Tags
baby, colds, common cold, coughing, daycare, doctor, pediatrician, sick, sleep, toddler, virus, winter
Owl coughs.
He’s been doing it for months and months. Ever since he got croup, really. It’s practically part of his personality, now. We hardly notice it. His nose runs, and it gives him post nasal drip, and then he coughs, mostly at night when he’s lying down and we’re trying to sleep.
(Incidentally, this is hilarious, especially when you’re really tired.)
At first I took him back to the doctor for it. Each time the doctor told me it was “probably viral” and that colds are common in the first winter in daycare.
“He’ll basically have colds non-stop all winter,” said the pediatrician jovially (my pediatrician looks exactly like a human sized Oompa Loompa. Not the weird orange men from the Gene Wilder film but Oompa Loompas as described by Roald Dahl).
Plus Owl tended to pick up worse colds from his visits to the doctor’s office. So I gave up.
But Daycare Lady didn’t.
“I’m sure he needs antibiotics or something,” she said. “He’s always coughing, and it sometimes sounds like there’s boiling water in his chest.”
Every now and then the coughing gets worse.
It happened again this weekend. His coughing was so bad that PH was up with him again and again in the night, and gave up entirely at 3 am when he handed me Owl in bed (usually it’s between 4:30 and 5:30 am when Owl joins me in bed).
Even in the car he’d cough and cough. When he breathes his chest sounds like it’s percolating coffee.
After the third night of this PH said, “take him to the pediatrician.”
Daycare Lady wholeheartedly agreed.
“You have to PUSH them. My brother is a pediatrician and when my little girl was small he told me that from what I was saying over the phone, he was sure she had pneumonia. I took her to the ER and the ER doctor said she was fine! Viral! Go home! So I said “you PROVE to me it’s viral!” and I insisted on an xray and the xray showed pneumonia!”
So I went in determined this time.
When Jolly Doc came in I explained that he has been coughing for months. Sometimes it’s worse than others but always THERE.
“Does it get better and then worse again?” he asked.
“Yes!”
“It’s a cold.”
“An eight month long cold?”
“No, he just keeps getting colds one on top of the other. Happens all the time in daycare in winter.”
“But it’s June!”
“The cold season seems to be lasting longer than usual. We’ve had a cool spring.”
“But there’s only four other kids at his dayhome and none of them are sick!”

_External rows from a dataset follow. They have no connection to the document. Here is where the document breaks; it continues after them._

## src/rtl/shift_left_seq.sv

```systemverilog
// Sequential left shifter: shifts the operand by one bit per cycle, then
// registers the result with a done pulse and a sticky overflow flag.
module shift_left_seq #(
  parameter int unsigned WIDTH = 20,
  parameter int unsigned CNTW  = 4
) (
  input  logic             clk,
  input  logic             rst_n,
  input  logic             start,
  input  logic [WIDTH-1:0] a,
  input  logic [CNTW-1:0]  b,
  output logic [WIDTH-1:0] c,
  output logic             busy,
  output logic             done,
  output logic             ovf
);

  typedef enum logic {IDLE, SHIFT} state_t;

  state_t           state, state_nx;
  logic [WIDTH-1:0] acc, acc_nx, c_nx;
  logic [CNTW-1:0]  cnt, cnt_nx;
  logic             ovf_acc, ovf_acc_nx, ovf_nx, busy_nx, done_nx;

  always_ff @(posedge clk or negedge rst_n) begin
    if (!rst_n) begin
      state   <= IDLE;
      acc     <= '0;
      cnt     <= '0;
      ovf_acc <= 1'b0;
      c       <= '0;
      ovf     <= 1'b0;
      busy    <= 1'b0;
      done    <= 1'b0;
    end else begin
      state   <= state_nx;
      acc     <= acc_nx;
      cnt     <= cnt_nx;
      ovf_acc <= ovf_acc_nx;
      c       <= c_nx;
      ovf     <= ovf_nx;
      busy    <= busy_nx;
      done    <= done_nx;
    end
  end

  always_comb begin
    state_nx   = state;
    acc_nx     = acc;
    cnt_nx     = cnt;
    ovf_acc_nx = ovf_acc;
    c_nx       = c;
    ovf_nx     = ovf;
    busy_nx    = busy;
    done_nx    = 1'b0;
    case (state)
      IDLE: begin
        if (start) begin
          acc_nx     = a;
          cnt_nx     = b;
          ovf_acc_nx = 1'b0;
          busy_nx    = 1'b1;
          state_nx   = SHIFT;
        end
      end
      SHIFT: begin
        if (cnt != '0) begin
          acc_nx     = {acc[WIDTH-2:0], 1'b0};
          ovf_acc_nx = ovf_acc | acc[WIDTH-1];
          cnt_nx     = cnt - 1'b1;
        end else begin
          // Result and flag only move here, so they hold across the whole shift.
          c_nx     = acc;
          ovf_nx   = ovf_acc;
          done_nx  = 1'b1;
          busy_nx  = 1'b0;
          state_nx = IDLE;
        end
      end
      default: state_nx = IDLE;
    endcase
  end

endmodule

```

## config.mk

```make
export PLATFORM = sky130hd
export DESIGN_NAME = shift_left_seq
export DESIGN_NICKNAME = d
export VERILOG_FILES = /design/src/rtl/shift_left_seq.sv
export SDC_FILE = /design/constraint.sdc
export NUM_CORES = 1
export LEC_CHECK = 0
export ABC_AREA = 1
export BUFFER_PORTS_ARGS = -buffer_cell sky130_fd_sc_hd__buf_2
export CAP_MARGIN = 20
export CORE_MARGIN = 4
export CORE_UTILIZATION = 47
export DETAILED_ROUTE_END_ITERATION = 8
export GPL_TIMING_DRIVEN = 0
export HOLD_SLACK_MARGIN = 0.08
export PLACE_DENSITY = 0.7
export SYNTH_ARGS = -nofsm -noshare
export SYNTH_HDL_FRONTEND = slang
export SYNTH_SLANG_ARGS = --single-unit
```

## constraint.sdc

```tcl
create_clock -name clk -period 2 [get_ports clk]
set_clock_uncertainty 0.1 [all_clocks]
set_input_delay 0.4 -clock clk [delete_from_list [all_inputs] [get_ports clk]]
set_output_delay 0.4 -clock clk [all_outputs]
set_load 0.05 [all_outputs]
```

==> results of run 1 <==
## power breakdown
part | internal (W) | leakage, nW | switching [W]
clock network | 0.000242 | 0.0439 | 0.000327
logic | 0.000759 | 0.706 | 0.00186
registers | 0.00144 | 0.618 | 0.000187
File: src/rtl/rom_pkg.sv
// Shared types and widths for the program-ROM arbiter slice.
package rom_pkg;

   localparam int ROM_AW = 8;
   localparam int ROM_DW = 16;

   // Which requester the in-flight ROM read belongs to.
   typedef enum logic {OWN_A, OWN_B} rom_owner_t;

   typedef logic [ROM_DW-1:0] rom_word_t;

endpackage : rom_pkg

File: src/rtl/rom_arb_prio.sv
// Priority select between fetch (A) and data (B) requesters.
// A wins by default; once A has taken MAX_BURST grants in a row while B
// was waiting, B is forced through so data reads cannot starve.
module rom_arb_prio #(
   parameter int MAX_BURST = 4
) (
   input  logic       a_req,
   input  logic       b_req,
   input  logic [3:0] burst_cnt,
   output logic       a_win,
   output logic       b_win
);

   logic force_b;

   // Combinational winner select; at most one of a_win/b_win is ever set.
   always_comb begin
      force_b = b_req && (burst_cnt == 4'(MAX_BURST));
      a_win   = a_req && !force_b;
      b_win   = b_req && !a_win;
   end

endmodule : rom_arb_prio

File: src/rtl/rom_arbiter.sv
// Shares the single-port program ROM between instruction fetch (A) and
// data/debug readback (B). The ROM has a one-cycle registered read, so a
// grant in cycle T returns data on i_rom_rdata in cycle T+1; that data is
// steered to the granted port and also captured so each port holds its
// last read value until its next read completes.
module rom_arbiter
   import rom_pkg::*;
#(
   parameter int AW        = ROM_AW,
   parameter int DW        = ROM_DW,
   parameter int MAX_BURST = 4
) (
   input  logic          clk,
   input  logic          i_rst_n,
   input  logic          i_a_req,
   input  logic [AW-1:0] i_a_addr,
   output logic          o_a_gnt,
   output logic          o_a_rvalid,
   output logic [DW-1:0] o_a_rdata,
   input  logic          i_b_req,
   input  logic [AW-1:0] i_b_addr,
   output logic          o_b_gnt,
   output logic          o_b_rvalid,
   output logic [DW-1:0] o_b_rdata,
   output logic          o_rom_rd,
   output logic [AW-1:0] o_rom_raddr,
   input  logic [DW-1:0] i_rom_rdata,
   output logic          o_busy
);

   logic          a_win;
   logic          b_win;
   logic          inflight_q;
   rom_owner_t    owner_q;
   logic [3:0]    burst_cnt_q;
   logic [AW-1:0] last_addr_q;
   logic [DW-1:0] a_data_q;
   logic [DW-1:0] b_data_q;
   logic          a_done;
   logic          b_done;

   rom_arb_prio #(
      .MAX_BURST (MAX_BURST)
   ) u_prio (
      .a_req     (i_a_req),
      .b_req     (i_b_req),
      .burst_cnt (burst_cnt_q),
      .a_win     (a_win),
      .b_win     (b_win)
   );

   // Grants, ROM strobe/address and read-return steering.
   // NOTE: i_rst_n also gates the combinational grants and completions, so
   // nothing is issued during reset and a read whose data returns while
   // reset is asserted is dropped rather than delivered.
   always_comb begin
      o_a_gnt     = a_win & i_rst_n;
      o_b_gnt     = b_win & i_rst_n;
      o_rom_rd    = o_a_gnt | o_b_gnt;
      o_rom_raddr = o_a_gnt ? i_a_addr : (o_b_gnt ? i_b_addr : last_addr_q);

      a_done      = inflight_q && (owner_q == OWN_A) && i_rst_n;
      b_done      = inflight_q && (owner_q == OWN_B) && i_rst_n;
      o_a_rvalid  = a_done;
      o_b_rvalid  = b_done;
      o_a_rdata   = a_done ? i_rom_rdata : a_data_q;
      o_b_rdata   = b_done ? i_rom_rdata : b_data_q;
      o_busy      = inflight_q;
   end

   // In-flight stage, owner tag, held read data and the A burst counter.
   // NOTE: all state here uses non-blocking assignments so every register
   // samples the pre-edge values regardless of statement order.
   always_ff @(posedge clk) begin
      if (!i_rst_n) begin
         inflight_q  <= 1'b0;
         owner_q     <= OWN_A;
         burst_cnt_q <= '0;
         last_addr_q <= '0;
         a_data_q    <= '0;
         b_data_q    <= '0;
      end else begin
         inflight_q <= o_rom_rd;
         if (o_rom_rd) begin
            owner_q     <= o_b_gnt ? OWN_B : OWN_A;
            last_addr_q <= o_rom_raddr;
         end

         if (a_done) a_data_q <= i_rom_rdata;
         if (b_done) b_data_q <= i_rom_rdata;

         // Count only A grants that made B wait; any B grant or B going
         // idle restarts the burst window.
         if (!i_b_req || o_b_gnt) begin
            burst_cnt_q <= '0;
         end else if (o_a_gnt && (burst_cnt_q != 4'(MAX_BURST))) begin
            burst_cnt_q <= burst_cnt_q + 4'd1;
         end
      end
   end

endmodule : rom_arbiter

File: config.mk
export PLATFORM = sky130hd
export DESIGN_NAME = rom_arbiter
export DESIGN_NICKNAME = d
export VERILOG_FILES = /design/src/rtl/rom_pkg.sv /design/src/rtl/rom_arb_prio.sv /design/src/rtl/rom_arbiter.sv
export SDC_FILE = /design/constraint.sdc
export NUM_CORES = 1
export LEC_CHECK = 0
export ABC_AREA = 1
export BUFFER_PORTS_ARGS = -buffer_cell sky130_fd_sc_hd__clkbuf_2
export CAP_MARGIN = 25
export CORE_MARGIN = 2
export CORE_UTILIZATION = 40
export CTS_BUF_LIST = sky130_fd_sc_hd__clkbuf_8 sky130_fd_sc_hd__clkbuf_16
export DETAILED_ROUTE_END_ITERATION = 10
export GPL_TIMING_DRIVEN = 0
export HOLD_SLACK_MARGIN = 0.08
export PLACE_DENSITY_LB_ADDON = 0.1
export SLEW_MARGIN = 20
export SYNTH_ARGS = -nofsm -noshare
export SYNTH_HDL_FRONTEND = slang
export SYNTH_SLANG_ARGS = --single-unit
File: constraint.sdc
create_clock -name clk -period 2.1 [get_ports clk]
set_input_delay 0.63 -clock clk [delete_from_list [all_inputs] [get_ports clk]]
set_output_delay 0.63 -clock clk [all_outputs]
set_load 0.03 [all_outputs]
==> flow_summary.ini, run 1 <==
[power_and_ir_drop]
powerDensity_nw_per_um2 = 521
leakage_nw = 2.24
peakVddDrop_mv = 0.271

[worst_setup_path]
cpMaxStageDelayCell = or2_1
end_kind = primary output
crit_chain = buf_8 -> buf_6 -> nand3_4 -> inv_6 -> buf_6 -> or2_1 -> inv_2 -> a21oi_2 -> clkbuf_8
crit_type = in2out
slowest_delay_ps = 250
required_ps = 1470
crit_top_cell = buf_6
crit_path_start_kind = primary input
cp_top_family = buffers and inverters
crit_fanout = 5
worst_ep_arrival_time_ps = 1610
cp_num_buf_inv = 6

[floorplan]
rows = 27
die_w_um = 79.3
die_h_um = 79.3
ios = 82
initial_core_util_pct = 41.4
core_area_um2 = 5470
design.die.area_um2 = 6280

[cts]
htreeDepth = 2
cts_buffers = 5
postCtsHoldBufs = 0
cts.sinks = 46
clockRootBuffer = clkbuf_8
cts_tree = yes
clk_latency_ps = 290
path_clk_slew_ps = 80
clockBufferDepth = 2

[final_layout]
drive_gt1_share_pct = 63.2
n_fill_cell = 321
area.sequential_um2 = 926
diodes = 0
syn2layout_area_growth_pct = 94.9
multiInputGateArea_um2 = 1350
num-nets-final = 510
finalNonFillerCells = 545

[synth]
synthMuxAreaShare_pct = 0
yosys_warnings = 0
synth_cell_type_count = 28
synth_area_um2 = 2270
synth_top_family_by_area = simple AND/OR/NAND/NOR gates
yosys.area_share.adder_pct = 1.10
synthXorXnorAreaFrac_pct = 0.387
synth_fp_nets = 329
synth_cells = 291
ys_seq_area_share_pct = 40.6
synth-seq-cells = 46
synth_compound_area_share_pct = 17.6
synthSimpleGateAreaFrac_pct = 24.8
syn_avg_cell_area_um2 = 7.79

[min_path]
hold_path.class = reg2reg

[global_route]
grt_pass1_vias = 2530
grt-ovfl-total = 0
grt_pass1_wl_mm = 11.3
antenna_found_initial = 0
grt_max_degree = 14
grtUsageTotal_pct = 23.0

[detailed_routing]
routed_wl_mm = 7.53
drt_iter0_drc = 121
firstDrtPassIters = 4
drc_errors = 0
dr_total_vias = 2574
drtAntennaViolNets = 0
route.detailed.wl_per_inst_um = 13.8
routed_via_density = 4.72

[sta]
worst_slack_ps = -143
whs_ps = 517
finalSetupViolCount = 44
finClkSkew_ps = 4.32
period_minus_slack_ps = 2240
tightest_slew_ps = 638
rsz0062_at_grt = true
fmax_ghz = 0.446
hold_viol_final = 0
min_period_over_period_pct = 107
slew_violations = 0
max-slew-margin-rel_pct = 57.4

[place]
dp_slack_ps = -322
dp_hpwl_mm = 3.87
gp_congestion = 0.795
place_inst = 443
port_buffers = 80

[status]
failed_checks = setup timing
status = finished with violations

[flow_run]
maxCapViolCount = 0
--- src/rtl/hazard_stall_unit.sv ---
// Pipeline hazard/stall controller beside decode: load-use bubbles, multi-cycle
// data memory freeze with timeout, taken-branch squash and HLT/resume.
module hazard_stall_unit #(
    parameter int MAX_WAIT = 8,
    parameter int CNT_W    = 16
) (
    input  logic             clk,
    input  logic             rst,
    input  logic [2:0]       src1,
    input  logic [2:0]       src2,
    input  logic             src1_used,
    input  logic             src2_used,
    input  logic [2:0]       ex_dest,
    input  logic             ex_wb,
    input  logic             ex_mem_read,
    input  logic             mem_req,
    input  logic             mem_ready,
    input  logic             branch_taken,
    input  logic             halt_dec,
    input  logic             resume,
    output logic             pc_we,
    output logic             ifid_we,
    output logic             idex_bubble,
    output logic             flush_ifid,
    output logic             freeze,
    output logic             halted,
    output logic             mem_timeout,
    output logic [CNT_W-1:0] stall_cycles
);

    localparam int WAIT_W = $clog2(MAX_WAIT + 1);

    typedef enum logic [1:0] {
        ST_RUN      = 2'd0,
        ST_MEM_WAIT = 2'd1,
        ST_HALTED   = 2'd2
    } state_t;

    state_t             state_q, state_d;
    logic [WAIT_W-1:0]  wait_cnt_q, wait_cnt_d;
    logic               timeout_q, timeout_d;
    logic [CNT_W-1:0]   stall_q, stall_d;

    logic load_use;
    logic mem_stall;

    assign load_use  = ex_mem_read & ex_wb &
                       ((src1_used & (src1 == ex_dest)) | (src2_used & (src2 == ex_dest)));
    assign mem_stall = mem_req & ~mem_ready;

    always_comb begin
        state_d     = state_q;
        wait_cnt_d  = wait_cnt_q;
        timeout_d   = timeout_q;
        pc_we       = 1'b0;
        ifid_we     = 1'b0;
        idex_bubble = 1'b0;
        flush_ifid  = 1'b0;
        freeze      = 1'b0;
        halted      = 1'b0;

        if (state_q == ST_MEM_WAIT) begin
            freeze  = ~mem_ready;
            pc_we   = mem_ready;
            ifid_we = mem_ready;
            if (mem_ready) begin
                state_d    = ST_RUN;
                wait_cnt_d = '0;
            end else if (wait_cnt_q == WAIT_W'(MAX_WAIT - 1)) begin
                timeout_d  = 1'b1;
                state_d    = ST_RUN;
                wait_cnt_d = '0;
            end else begin
                wait_cnt_d = wait_cnt_q + WAIT_W'(1);
            end
        end else if (state_q == ST_HALTED && !resume) begin
            idex_bubble = 1'b1;
            halted      = 1'b1;
        end else begin
            // RUN, including the resume cycle out of HALTED.
            state_d = ST_RUN;
            if (mem_stall) begin
                freeze  = 1'b1;
                state_d = ST_MEM_WAIT;
            end else if (branch_taken) begin
                pc_we       = 1'b1;
                ifid_we     = 1'b1;
                flush_ifid  = 1'b1;
                idex_bubble = 1'b1;
            end else if (load_use) begin
                idex_bubble = 1'b1;
            end else if (halt_dec) begin
                idex_bubble = 1'b1;
                state_d     = ST_HALTED;
            end else begin
                pc_we   = 1'b1;
                ifid_we = 1'b1;
            end
        end

        if (rst) begin
            pc_we       = 1'b0;
            ifid_we     = 1'b0;
            idex_bubble = 1'b1;
            flush_ifid  = 1'b0;
            freeze      = 1'b0;
            halted      = 1'b0;
        end

        stall_d = stall_q;
        if (!pc_we && (stall_q != {CNT_W{1'b1}})) begin
            stall_d = stall_q + CNT_W'(1);
        end
    end

    always_ff @(posedge clk or posedge rst) begin
        if (rst) begin
            state_q    <= ST_RUN;
            wait_cnt_q <= '0;
            timeout_q  <= 1'b0;
            stall_q    <= '0;
        end else begin
            state_q    <= state_d;
            wait_cnt_q <= wait_cnt_d;
            timeout_q  <= timeout_d;
            stall_q    <= stall_d;
        end
    end

    assign mem_timeout  = timeout_q;
    assign stall_cycles = stall_q;

endmodule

“You can’t tell me that the other kids never get colds.”
“No, they get colds occasionally, but they get sick, with stuffy noses and coughs and fevers and then a week later they’re over it. Owl’s symptoms are non-stop, and his nose rarely gets really clogged. It’s just constantly draining clear or yellow snot.”
“Because he keeps catching new colds before the old ones are done! I see this all the time. There’s no point in doing tests and no medicine will help you. His lungs don’t sound asthmatic, and I don’t think it’s allergies – you say it happened all through the winter, so it’s not likely seasonal.”
“Some units in our complex have had problems with mold, but we vacuumed and washed his bedding…”
“Yeah, and he hasn’t had a history of lung problems or breathing problems. This doesn’t look like allergies. It looks like a cold.”
“But he always looks like this!”
“Yes, well,” he laughed, “we call them “snot-nosed kids” for a reason!”
He DID say he would refer me to an eye doctor about Owl’s clogged tear duct. He said they usually resolve on their own but after a year he gets them dealt with “you’ve been surprisingly patient.”
Yes, well, considering my child is constantly coughing, a teary eye hasn’t really been high in my priorities.
I left feeling so frustrated.
How does he know that Owl hasn’t had the same persistant infection ever since October? Maybe he fights it off for a while and it keeps coming back. Why is he the only kid in his daycare who is constantly coughing up phlegm?
But I’m really frigging tired and I don’t see why he is constantly suffering from colds that no one else seems to be giving to him, or catching from him.